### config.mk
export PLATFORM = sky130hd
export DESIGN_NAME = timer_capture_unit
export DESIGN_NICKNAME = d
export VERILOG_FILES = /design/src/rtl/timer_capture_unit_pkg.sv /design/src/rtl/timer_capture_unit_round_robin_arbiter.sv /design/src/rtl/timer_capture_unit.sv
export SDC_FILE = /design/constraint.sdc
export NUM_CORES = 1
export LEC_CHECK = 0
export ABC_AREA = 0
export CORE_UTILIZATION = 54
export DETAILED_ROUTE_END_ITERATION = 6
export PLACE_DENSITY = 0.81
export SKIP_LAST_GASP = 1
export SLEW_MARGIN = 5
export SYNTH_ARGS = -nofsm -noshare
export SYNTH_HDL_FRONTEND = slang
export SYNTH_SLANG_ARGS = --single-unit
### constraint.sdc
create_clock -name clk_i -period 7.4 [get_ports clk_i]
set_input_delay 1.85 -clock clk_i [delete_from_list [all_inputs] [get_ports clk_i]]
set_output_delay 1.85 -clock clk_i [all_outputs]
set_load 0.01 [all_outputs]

+-------+

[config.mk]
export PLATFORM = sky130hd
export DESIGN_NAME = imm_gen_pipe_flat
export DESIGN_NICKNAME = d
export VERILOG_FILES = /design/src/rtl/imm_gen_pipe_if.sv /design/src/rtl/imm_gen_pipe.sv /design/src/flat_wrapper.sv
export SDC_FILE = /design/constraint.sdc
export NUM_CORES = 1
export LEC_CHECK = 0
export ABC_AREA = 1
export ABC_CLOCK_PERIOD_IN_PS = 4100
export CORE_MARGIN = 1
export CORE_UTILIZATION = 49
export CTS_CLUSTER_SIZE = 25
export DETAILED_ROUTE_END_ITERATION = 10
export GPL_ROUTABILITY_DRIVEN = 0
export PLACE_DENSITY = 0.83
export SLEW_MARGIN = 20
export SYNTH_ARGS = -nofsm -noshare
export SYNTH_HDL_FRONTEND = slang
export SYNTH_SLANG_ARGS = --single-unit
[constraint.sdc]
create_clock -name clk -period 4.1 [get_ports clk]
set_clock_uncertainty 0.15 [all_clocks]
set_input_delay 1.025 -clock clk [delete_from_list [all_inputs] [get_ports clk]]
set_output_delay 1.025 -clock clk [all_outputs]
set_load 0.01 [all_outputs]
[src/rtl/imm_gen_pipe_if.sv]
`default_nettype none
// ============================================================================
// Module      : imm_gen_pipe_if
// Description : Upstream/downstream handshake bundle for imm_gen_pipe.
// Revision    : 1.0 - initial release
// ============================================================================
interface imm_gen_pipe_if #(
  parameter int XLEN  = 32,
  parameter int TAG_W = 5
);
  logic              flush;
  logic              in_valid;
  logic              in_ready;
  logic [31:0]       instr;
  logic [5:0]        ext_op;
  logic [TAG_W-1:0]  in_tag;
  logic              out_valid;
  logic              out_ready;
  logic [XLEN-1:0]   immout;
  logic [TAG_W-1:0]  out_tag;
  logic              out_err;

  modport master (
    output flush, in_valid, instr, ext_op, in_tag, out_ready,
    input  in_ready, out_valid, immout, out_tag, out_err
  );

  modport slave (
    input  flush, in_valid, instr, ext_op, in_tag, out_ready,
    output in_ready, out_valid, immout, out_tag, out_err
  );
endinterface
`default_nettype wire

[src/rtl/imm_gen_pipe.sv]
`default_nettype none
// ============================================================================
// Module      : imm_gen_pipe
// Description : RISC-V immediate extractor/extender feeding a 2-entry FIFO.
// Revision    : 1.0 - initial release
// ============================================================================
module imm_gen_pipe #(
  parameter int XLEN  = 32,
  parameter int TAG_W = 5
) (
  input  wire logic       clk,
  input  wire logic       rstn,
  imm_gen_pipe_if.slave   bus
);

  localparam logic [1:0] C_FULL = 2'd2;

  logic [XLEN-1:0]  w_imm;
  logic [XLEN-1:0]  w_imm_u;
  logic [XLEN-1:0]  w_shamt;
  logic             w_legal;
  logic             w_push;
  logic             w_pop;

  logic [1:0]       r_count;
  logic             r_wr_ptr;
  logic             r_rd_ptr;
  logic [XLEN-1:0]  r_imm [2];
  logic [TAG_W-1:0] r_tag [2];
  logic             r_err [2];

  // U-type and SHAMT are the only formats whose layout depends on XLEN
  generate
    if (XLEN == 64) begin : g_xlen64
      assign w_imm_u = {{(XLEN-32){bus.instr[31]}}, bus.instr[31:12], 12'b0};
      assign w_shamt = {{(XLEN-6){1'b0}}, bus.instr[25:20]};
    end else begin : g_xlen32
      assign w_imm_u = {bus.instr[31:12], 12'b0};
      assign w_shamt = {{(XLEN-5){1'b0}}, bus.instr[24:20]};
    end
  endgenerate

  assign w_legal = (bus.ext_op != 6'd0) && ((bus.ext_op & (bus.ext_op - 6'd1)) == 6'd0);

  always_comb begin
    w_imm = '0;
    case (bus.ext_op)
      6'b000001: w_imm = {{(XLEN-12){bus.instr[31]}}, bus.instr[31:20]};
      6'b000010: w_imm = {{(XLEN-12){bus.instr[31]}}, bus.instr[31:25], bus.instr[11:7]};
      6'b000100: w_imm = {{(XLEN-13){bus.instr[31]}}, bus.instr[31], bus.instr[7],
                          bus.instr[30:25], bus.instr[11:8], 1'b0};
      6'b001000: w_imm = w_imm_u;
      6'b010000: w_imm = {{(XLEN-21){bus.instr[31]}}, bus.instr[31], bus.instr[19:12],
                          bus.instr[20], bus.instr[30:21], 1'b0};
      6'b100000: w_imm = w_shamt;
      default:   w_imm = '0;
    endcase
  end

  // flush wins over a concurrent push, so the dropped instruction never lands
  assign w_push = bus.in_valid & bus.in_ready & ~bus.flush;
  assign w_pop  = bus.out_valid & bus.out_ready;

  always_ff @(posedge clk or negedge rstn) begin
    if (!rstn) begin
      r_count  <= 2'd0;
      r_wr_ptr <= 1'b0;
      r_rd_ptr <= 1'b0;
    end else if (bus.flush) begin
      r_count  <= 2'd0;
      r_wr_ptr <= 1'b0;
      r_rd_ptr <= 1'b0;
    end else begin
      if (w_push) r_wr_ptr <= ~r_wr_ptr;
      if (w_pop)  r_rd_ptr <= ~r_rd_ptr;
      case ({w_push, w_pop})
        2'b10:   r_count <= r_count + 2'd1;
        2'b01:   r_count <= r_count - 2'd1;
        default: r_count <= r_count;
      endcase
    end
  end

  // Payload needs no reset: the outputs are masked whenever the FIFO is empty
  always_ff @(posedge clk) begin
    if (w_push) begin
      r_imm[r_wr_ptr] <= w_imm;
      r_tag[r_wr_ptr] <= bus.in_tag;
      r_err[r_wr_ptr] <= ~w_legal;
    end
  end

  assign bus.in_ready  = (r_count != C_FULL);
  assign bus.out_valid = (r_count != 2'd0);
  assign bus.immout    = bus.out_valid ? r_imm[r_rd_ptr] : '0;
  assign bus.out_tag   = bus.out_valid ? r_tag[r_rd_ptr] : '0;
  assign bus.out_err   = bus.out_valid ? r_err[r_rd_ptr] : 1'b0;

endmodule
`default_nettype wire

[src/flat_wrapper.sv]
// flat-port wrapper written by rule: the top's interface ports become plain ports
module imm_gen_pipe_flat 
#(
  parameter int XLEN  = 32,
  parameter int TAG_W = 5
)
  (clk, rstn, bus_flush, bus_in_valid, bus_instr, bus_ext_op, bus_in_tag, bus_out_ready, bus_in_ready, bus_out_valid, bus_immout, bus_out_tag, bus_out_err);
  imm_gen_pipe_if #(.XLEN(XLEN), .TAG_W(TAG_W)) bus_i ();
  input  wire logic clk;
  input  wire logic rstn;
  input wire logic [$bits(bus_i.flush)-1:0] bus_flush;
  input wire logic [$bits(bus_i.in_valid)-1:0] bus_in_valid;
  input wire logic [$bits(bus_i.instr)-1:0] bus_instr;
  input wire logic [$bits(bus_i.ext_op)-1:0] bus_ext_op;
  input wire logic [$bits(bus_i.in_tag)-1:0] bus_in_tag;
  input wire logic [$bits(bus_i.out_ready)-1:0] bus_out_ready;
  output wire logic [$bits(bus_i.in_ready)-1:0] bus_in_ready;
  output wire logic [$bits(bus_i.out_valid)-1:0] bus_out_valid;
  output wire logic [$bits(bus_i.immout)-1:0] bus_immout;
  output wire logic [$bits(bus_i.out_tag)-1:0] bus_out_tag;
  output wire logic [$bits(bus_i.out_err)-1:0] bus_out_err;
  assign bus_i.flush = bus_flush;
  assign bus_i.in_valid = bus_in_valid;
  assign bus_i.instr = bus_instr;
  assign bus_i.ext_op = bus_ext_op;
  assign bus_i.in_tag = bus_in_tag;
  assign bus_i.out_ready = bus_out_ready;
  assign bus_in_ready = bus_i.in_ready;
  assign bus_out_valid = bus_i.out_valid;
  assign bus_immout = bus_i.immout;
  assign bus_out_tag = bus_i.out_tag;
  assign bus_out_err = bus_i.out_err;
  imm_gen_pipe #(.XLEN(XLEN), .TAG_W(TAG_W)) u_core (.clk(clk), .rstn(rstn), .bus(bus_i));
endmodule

+-------+

Please make an exact copy of the lines above from the line with "module imm_gen_pipe_flat" through the line with "imm_gen_pipe_if #(.XLEN(XLEN), .TAG_W(TAG_W))", both ends included.

▶ _Output of the exercise_
module imm_gen_pipe_flat 
#(
  parameter int XLEN  = 32,
  parameter int TAG_W = 5
)
  (clk, rstn, bus_flush, bus_in_valid, bus_instr, bus_ext_op, bus_in_tag, bus_out_ready, bus_in_ready, bus_out_valid, bus_immout, bus_out_tag, bus_out_err);
  imm_gen_pipe_if #(.XLEN(XLEN), .TAG_W(TAG_W)) bus_i ();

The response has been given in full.